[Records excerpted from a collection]

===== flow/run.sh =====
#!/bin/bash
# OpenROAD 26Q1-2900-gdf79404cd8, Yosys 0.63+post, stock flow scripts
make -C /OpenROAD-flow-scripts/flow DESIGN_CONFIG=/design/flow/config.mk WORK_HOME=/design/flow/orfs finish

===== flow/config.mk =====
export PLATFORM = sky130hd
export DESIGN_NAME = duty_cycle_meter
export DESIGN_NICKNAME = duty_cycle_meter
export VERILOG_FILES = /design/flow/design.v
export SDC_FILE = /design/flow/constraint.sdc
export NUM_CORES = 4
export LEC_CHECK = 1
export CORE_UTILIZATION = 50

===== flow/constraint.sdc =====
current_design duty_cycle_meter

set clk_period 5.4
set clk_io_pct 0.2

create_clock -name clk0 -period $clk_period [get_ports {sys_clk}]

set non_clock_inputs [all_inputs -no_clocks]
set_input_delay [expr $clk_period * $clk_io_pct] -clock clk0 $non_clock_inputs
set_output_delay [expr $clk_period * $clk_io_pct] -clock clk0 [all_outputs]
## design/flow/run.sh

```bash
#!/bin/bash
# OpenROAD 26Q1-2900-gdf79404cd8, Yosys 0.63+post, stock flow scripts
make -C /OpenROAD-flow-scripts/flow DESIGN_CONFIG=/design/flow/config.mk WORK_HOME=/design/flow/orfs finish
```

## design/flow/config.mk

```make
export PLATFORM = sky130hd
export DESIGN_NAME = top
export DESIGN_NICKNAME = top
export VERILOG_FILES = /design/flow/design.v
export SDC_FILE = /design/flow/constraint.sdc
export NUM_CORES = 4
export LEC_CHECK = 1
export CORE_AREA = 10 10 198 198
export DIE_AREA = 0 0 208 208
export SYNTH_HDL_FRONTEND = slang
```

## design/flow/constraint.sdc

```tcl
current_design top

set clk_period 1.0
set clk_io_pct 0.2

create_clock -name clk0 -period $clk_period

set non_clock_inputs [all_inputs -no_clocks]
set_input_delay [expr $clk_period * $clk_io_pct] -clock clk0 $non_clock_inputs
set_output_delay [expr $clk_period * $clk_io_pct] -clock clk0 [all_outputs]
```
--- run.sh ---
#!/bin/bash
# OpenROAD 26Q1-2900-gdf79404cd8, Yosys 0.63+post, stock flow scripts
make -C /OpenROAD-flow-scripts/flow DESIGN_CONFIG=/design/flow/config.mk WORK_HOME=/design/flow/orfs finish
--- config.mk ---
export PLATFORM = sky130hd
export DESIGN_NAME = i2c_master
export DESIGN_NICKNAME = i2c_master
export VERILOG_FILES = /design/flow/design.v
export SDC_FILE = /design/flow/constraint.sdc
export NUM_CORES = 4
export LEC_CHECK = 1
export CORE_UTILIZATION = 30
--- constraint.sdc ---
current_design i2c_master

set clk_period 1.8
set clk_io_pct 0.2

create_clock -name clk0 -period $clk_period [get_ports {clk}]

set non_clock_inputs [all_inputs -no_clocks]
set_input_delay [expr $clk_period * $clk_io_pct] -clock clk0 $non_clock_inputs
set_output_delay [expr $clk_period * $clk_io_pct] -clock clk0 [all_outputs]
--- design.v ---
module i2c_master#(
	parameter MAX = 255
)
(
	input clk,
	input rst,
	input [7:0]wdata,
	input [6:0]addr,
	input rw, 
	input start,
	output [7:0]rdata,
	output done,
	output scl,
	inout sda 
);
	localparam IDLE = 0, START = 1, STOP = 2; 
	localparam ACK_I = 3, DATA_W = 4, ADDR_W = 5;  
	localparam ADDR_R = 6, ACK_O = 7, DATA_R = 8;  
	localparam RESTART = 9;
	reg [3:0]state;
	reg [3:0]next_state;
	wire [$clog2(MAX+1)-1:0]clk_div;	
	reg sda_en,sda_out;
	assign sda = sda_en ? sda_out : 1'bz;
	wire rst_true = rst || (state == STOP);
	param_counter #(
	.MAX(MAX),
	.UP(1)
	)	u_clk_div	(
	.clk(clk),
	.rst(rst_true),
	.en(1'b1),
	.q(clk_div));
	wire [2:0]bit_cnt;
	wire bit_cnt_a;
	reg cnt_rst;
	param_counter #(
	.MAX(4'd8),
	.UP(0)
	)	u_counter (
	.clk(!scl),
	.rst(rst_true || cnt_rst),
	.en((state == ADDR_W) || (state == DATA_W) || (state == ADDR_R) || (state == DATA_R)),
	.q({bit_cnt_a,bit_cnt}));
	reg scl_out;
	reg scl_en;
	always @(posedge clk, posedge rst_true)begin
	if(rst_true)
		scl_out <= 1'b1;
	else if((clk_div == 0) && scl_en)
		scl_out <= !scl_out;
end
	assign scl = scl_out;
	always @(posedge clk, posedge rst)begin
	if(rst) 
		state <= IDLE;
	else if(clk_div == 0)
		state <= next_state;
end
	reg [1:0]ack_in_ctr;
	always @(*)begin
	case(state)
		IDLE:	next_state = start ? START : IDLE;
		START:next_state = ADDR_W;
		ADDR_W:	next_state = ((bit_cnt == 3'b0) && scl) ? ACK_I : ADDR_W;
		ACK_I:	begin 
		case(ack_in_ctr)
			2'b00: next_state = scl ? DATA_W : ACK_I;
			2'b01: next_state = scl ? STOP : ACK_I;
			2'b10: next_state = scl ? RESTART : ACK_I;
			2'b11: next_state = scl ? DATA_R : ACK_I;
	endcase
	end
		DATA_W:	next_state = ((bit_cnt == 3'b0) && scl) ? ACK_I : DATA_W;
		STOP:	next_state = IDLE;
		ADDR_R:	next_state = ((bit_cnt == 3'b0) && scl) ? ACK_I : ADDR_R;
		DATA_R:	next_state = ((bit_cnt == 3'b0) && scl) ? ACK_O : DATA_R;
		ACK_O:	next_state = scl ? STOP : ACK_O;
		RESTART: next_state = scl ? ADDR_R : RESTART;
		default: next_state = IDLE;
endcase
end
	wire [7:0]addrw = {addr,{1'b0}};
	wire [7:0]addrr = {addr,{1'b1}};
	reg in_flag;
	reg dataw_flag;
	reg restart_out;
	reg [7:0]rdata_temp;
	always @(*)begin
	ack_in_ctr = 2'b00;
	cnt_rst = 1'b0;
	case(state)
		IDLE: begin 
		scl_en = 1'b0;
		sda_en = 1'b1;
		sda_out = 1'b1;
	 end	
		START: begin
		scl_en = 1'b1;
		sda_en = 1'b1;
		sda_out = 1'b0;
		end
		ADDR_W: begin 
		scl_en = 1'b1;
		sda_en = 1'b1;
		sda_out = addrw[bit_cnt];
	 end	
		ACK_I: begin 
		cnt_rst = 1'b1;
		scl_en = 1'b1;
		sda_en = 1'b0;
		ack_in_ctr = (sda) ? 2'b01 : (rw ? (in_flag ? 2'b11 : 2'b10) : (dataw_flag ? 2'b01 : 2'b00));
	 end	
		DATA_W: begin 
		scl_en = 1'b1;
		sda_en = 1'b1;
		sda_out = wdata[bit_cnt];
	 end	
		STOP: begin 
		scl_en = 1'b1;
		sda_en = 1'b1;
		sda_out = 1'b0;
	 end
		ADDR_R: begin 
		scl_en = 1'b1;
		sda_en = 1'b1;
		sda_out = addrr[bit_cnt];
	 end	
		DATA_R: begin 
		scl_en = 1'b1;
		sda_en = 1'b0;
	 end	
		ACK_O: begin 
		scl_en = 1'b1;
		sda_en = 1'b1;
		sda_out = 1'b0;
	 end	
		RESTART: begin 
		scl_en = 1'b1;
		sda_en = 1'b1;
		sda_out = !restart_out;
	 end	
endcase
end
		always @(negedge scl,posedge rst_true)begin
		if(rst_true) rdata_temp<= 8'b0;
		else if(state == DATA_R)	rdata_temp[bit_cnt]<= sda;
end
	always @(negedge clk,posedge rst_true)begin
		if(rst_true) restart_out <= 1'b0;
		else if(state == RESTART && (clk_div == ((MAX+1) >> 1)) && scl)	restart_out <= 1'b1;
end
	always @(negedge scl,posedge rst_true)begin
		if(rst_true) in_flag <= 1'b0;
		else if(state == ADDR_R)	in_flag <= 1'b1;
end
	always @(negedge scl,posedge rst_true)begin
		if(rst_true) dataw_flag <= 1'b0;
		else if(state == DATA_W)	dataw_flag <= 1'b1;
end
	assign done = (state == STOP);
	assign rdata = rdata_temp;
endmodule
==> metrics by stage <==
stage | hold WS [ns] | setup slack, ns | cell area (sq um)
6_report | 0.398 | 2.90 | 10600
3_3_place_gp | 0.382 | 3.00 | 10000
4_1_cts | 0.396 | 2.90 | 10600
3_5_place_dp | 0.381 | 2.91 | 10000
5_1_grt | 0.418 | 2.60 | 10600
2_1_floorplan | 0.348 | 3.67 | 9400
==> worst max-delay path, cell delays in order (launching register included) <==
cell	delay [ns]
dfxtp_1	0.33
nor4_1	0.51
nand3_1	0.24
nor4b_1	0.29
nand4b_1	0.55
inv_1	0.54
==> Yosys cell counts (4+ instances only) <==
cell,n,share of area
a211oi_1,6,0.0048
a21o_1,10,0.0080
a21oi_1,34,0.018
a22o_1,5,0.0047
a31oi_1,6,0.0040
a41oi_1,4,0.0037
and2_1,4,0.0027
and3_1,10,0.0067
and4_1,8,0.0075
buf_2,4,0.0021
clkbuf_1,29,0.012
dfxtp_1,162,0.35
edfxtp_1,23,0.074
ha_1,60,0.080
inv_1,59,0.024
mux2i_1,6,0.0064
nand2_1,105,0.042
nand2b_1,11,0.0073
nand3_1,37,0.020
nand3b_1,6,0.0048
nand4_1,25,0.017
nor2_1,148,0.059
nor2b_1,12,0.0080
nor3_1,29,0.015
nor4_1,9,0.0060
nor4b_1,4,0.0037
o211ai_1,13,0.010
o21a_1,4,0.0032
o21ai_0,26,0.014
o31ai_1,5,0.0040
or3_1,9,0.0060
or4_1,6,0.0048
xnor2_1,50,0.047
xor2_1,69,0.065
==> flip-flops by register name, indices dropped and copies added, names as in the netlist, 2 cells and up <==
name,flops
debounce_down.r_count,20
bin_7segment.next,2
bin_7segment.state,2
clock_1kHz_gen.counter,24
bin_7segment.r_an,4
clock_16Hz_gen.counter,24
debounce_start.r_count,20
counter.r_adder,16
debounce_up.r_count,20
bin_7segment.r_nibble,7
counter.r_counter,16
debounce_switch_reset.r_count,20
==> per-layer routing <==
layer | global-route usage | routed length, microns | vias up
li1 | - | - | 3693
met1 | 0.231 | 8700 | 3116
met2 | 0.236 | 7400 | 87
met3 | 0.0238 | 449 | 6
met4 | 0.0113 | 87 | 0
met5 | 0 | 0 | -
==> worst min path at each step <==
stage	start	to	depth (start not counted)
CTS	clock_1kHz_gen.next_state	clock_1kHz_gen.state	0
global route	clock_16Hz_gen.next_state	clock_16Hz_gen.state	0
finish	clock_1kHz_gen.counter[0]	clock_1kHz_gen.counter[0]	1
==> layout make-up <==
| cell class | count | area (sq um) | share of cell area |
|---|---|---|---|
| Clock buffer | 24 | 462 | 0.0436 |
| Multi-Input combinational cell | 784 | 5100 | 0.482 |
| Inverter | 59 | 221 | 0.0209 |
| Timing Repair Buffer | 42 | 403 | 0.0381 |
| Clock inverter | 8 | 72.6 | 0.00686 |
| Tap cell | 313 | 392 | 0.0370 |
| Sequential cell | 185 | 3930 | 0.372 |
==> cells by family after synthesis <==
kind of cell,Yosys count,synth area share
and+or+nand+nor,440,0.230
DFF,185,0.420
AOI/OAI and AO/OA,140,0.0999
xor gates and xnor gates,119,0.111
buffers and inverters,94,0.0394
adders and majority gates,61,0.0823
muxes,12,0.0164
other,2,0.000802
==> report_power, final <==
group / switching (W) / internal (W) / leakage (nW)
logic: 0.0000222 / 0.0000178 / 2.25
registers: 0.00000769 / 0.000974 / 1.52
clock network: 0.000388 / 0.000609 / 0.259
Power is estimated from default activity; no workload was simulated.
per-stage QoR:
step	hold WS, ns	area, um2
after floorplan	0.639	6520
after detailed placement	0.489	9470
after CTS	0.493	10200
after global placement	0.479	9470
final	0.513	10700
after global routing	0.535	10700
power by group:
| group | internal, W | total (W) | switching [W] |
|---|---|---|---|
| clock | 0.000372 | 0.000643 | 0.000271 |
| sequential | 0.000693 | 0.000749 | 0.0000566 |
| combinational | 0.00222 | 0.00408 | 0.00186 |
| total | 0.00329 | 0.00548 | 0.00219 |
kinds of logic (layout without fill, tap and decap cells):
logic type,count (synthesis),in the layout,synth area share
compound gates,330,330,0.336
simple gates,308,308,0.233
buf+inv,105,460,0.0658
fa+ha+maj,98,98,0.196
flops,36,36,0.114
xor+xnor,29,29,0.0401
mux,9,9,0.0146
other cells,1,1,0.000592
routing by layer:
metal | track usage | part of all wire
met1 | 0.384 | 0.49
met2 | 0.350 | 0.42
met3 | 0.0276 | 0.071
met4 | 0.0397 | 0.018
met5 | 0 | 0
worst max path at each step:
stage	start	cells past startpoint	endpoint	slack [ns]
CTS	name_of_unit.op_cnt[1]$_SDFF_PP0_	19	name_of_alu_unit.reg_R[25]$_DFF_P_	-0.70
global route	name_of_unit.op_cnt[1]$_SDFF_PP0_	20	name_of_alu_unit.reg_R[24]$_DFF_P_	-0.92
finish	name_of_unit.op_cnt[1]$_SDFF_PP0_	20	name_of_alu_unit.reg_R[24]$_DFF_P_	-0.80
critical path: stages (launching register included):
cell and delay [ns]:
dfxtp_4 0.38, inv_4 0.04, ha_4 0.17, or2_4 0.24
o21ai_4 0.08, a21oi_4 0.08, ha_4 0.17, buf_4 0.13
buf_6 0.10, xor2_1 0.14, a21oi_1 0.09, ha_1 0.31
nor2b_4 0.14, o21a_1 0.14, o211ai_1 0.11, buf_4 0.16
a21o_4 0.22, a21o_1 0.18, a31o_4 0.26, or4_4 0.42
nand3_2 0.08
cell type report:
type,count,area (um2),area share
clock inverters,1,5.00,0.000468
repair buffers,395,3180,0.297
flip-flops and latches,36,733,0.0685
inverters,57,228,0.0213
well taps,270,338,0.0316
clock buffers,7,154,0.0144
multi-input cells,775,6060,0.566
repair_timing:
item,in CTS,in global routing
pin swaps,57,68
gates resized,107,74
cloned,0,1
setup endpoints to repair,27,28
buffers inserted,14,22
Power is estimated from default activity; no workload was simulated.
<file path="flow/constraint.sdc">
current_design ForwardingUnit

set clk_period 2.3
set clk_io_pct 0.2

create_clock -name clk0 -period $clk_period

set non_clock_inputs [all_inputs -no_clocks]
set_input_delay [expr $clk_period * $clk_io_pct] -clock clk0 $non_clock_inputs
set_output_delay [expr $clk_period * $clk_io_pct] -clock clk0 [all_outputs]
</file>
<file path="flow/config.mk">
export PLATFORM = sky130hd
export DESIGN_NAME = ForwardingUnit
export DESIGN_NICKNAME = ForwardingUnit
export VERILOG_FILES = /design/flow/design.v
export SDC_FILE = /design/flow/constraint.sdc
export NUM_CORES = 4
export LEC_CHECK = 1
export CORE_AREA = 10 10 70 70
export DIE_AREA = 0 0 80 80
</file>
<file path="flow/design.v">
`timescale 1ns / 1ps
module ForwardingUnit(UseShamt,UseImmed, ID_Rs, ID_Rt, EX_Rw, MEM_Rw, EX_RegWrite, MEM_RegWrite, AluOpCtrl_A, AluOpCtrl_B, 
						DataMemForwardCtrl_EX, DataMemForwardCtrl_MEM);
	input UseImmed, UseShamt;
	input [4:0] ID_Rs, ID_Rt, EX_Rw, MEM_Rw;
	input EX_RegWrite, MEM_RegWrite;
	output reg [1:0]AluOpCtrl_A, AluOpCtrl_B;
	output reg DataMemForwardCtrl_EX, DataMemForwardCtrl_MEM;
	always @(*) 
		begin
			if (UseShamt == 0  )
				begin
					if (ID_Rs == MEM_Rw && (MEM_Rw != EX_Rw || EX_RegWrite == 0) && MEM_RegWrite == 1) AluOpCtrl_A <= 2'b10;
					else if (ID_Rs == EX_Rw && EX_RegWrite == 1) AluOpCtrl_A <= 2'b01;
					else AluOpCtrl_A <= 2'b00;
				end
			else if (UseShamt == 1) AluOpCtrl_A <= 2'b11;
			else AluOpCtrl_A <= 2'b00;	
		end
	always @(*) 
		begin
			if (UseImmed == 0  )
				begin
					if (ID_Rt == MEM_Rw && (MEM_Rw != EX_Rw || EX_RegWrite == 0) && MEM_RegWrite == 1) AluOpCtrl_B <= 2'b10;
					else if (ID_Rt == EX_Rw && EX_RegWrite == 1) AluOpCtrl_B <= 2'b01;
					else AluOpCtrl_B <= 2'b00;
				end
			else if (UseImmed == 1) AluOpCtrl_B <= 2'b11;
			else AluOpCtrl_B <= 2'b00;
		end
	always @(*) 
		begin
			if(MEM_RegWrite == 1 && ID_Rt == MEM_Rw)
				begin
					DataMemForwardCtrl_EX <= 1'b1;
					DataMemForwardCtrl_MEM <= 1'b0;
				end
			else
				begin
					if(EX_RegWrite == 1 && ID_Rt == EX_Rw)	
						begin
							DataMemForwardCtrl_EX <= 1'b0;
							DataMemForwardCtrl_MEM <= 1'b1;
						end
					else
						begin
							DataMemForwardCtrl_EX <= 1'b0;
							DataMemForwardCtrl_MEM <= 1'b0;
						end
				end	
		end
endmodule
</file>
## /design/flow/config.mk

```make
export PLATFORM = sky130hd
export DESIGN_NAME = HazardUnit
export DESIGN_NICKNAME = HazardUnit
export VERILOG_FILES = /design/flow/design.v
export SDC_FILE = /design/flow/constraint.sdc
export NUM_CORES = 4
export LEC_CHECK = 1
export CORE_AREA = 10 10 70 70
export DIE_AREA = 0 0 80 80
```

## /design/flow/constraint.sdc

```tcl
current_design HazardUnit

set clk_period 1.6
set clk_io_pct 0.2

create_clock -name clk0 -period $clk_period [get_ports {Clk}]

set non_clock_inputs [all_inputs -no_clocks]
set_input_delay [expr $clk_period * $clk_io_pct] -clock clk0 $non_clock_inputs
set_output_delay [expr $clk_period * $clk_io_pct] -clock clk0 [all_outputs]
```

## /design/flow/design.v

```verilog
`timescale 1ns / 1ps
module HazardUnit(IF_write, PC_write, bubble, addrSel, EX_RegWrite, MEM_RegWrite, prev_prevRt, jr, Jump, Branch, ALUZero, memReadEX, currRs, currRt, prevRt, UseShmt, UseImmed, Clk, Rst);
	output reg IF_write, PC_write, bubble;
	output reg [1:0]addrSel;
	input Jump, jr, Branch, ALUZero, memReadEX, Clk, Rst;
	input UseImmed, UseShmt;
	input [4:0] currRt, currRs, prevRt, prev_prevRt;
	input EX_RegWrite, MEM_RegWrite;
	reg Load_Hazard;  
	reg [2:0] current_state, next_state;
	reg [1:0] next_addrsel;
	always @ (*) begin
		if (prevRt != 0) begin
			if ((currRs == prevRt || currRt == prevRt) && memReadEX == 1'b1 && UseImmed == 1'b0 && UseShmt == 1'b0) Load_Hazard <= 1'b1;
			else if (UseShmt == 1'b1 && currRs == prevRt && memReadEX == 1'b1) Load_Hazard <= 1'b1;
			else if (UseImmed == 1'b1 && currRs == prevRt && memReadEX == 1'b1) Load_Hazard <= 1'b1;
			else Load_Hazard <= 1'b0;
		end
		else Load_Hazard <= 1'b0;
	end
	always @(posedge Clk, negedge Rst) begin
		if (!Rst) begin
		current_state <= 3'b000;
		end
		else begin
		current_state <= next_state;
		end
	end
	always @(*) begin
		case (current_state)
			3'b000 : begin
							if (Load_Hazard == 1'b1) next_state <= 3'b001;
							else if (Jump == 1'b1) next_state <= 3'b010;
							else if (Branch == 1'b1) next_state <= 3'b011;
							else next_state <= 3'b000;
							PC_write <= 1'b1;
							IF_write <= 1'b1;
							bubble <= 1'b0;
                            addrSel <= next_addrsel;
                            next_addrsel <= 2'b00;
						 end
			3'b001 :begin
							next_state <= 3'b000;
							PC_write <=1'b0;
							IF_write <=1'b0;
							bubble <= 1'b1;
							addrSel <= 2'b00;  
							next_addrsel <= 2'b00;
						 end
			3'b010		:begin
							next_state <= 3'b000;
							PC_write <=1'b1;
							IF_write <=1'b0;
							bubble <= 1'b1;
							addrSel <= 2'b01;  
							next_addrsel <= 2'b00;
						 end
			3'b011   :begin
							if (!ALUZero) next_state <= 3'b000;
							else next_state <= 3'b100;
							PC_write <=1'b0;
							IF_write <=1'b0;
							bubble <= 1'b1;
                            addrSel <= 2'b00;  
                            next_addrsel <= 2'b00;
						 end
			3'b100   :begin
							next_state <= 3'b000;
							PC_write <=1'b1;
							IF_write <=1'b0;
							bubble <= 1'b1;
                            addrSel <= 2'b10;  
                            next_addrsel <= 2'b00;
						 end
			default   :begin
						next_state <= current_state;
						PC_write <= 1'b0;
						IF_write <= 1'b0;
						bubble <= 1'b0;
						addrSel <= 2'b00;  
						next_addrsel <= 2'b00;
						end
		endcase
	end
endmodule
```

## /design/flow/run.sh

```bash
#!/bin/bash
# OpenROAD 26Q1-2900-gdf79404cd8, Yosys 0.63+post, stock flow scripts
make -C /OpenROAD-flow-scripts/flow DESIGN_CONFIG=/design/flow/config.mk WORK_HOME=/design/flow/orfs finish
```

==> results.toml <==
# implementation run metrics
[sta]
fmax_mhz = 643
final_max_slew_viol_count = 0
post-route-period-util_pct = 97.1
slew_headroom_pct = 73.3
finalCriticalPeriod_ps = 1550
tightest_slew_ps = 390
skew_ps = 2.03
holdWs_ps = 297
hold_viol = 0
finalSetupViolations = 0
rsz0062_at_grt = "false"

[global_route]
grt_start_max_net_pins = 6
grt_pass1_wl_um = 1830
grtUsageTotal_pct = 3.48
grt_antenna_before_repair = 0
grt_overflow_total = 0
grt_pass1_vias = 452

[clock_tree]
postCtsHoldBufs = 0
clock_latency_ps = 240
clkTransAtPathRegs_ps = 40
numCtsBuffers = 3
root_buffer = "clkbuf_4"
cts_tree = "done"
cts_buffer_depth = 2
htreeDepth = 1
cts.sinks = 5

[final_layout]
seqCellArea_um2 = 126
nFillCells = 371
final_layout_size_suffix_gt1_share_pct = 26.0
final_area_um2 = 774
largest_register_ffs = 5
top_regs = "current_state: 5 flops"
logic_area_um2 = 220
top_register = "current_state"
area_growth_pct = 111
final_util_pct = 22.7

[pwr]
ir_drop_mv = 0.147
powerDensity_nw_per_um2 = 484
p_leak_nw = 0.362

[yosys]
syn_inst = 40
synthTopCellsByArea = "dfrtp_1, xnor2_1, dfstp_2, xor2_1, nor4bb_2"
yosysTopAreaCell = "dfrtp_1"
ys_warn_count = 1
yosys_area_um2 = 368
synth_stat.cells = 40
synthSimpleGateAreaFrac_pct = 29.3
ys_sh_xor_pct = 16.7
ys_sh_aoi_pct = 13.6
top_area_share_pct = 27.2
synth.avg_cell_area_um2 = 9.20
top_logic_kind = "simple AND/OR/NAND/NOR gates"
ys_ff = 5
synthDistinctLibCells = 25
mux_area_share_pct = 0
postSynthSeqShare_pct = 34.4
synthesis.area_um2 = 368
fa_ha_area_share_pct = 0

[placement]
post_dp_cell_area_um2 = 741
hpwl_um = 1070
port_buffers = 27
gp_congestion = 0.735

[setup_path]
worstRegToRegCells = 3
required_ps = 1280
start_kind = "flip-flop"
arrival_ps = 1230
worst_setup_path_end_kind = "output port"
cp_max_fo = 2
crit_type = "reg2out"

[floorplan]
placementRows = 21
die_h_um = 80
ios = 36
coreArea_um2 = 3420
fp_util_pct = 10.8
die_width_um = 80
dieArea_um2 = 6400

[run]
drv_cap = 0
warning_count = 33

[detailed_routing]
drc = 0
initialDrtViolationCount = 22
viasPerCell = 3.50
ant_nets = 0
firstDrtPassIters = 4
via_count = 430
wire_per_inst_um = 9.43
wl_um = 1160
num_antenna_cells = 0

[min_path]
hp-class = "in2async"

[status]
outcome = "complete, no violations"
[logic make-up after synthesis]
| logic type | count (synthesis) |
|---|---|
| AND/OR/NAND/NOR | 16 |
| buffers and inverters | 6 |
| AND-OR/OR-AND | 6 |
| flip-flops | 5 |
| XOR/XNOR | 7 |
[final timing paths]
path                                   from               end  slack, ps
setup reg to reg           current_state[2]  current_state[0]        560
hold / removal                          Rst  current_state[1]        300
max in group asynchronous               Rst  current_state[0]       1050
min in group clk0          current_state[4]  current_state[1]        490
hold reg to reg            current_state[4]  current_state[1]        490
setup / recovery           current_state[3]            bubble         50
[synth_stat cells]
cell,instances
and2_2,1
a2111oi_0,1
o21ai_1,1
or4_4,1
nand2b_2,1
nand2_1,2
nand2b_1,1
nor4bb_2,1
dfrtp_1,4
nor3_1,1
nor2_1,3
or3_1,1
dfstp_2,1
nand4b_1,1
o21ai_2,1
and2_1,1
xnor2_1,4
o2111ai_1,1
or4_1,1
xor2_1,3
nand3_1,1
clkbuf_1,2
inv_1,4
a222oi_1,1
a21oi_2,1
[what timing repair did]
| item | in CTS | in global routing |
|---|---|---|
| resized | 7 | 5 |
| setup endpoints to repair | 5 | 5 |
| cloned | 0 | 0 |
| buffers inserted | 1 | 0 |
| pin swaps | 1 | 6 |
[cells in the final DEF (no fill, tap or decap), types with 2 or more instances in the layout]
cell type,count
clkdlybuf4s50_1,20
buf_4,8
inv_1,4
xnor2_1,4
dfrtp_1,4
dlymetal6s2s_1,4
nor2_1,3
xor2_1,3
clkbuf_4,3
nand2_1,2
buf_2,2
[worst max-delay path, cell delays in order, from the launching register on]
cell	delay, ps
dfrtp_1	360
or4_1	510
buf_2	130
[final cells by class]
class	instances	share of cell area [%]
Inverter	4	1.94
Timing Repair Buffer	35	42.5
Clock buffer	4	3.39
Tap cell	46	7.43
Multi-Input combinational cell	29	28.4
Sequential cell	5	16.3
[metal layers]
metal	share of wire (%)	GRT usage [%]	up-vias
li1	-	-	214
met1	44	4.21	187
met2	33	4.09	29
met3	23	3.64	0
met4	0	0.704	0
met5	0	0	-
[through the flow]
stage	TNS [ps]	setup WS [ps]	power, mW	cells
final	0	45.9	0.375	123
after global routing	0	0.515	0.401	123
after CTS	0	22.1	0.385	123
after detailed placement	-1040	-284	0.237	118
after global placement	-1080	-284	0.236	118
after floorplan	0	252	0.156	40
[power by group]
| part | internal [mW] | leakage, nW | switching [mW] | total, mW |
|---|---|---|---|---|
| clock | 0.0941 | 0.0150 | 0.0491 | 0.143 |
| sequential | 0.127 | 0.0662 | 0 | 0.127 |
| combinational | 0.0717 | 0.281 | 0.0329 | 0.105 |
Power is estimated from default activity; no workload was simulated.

EXERCISE:
Could you write out, exactly as they stand, only the lines above that begin at the line with "simple gates,308,308,0.233" and stop after the line with "worst max path"?

EXERCISE ANSWER:
simple gates,308,308,0.233
buf+inv,105,460,0.0658
fa+ha+maj,98,98,0.196
flops,36,36,0.114
xor+xnor,29,29,0.0401
mux,9,9,0.0146
other cells,1,1,0.000592
routing by layer:
metal | track usage | part of all wire
met1 | 0.384 | 0.49
met2 | 0.350 | 0.42
met3 | 0.0276 | 0.071
met4 | 0.0397 | 0.018
met5 | 0 | 0
worst max path at each step:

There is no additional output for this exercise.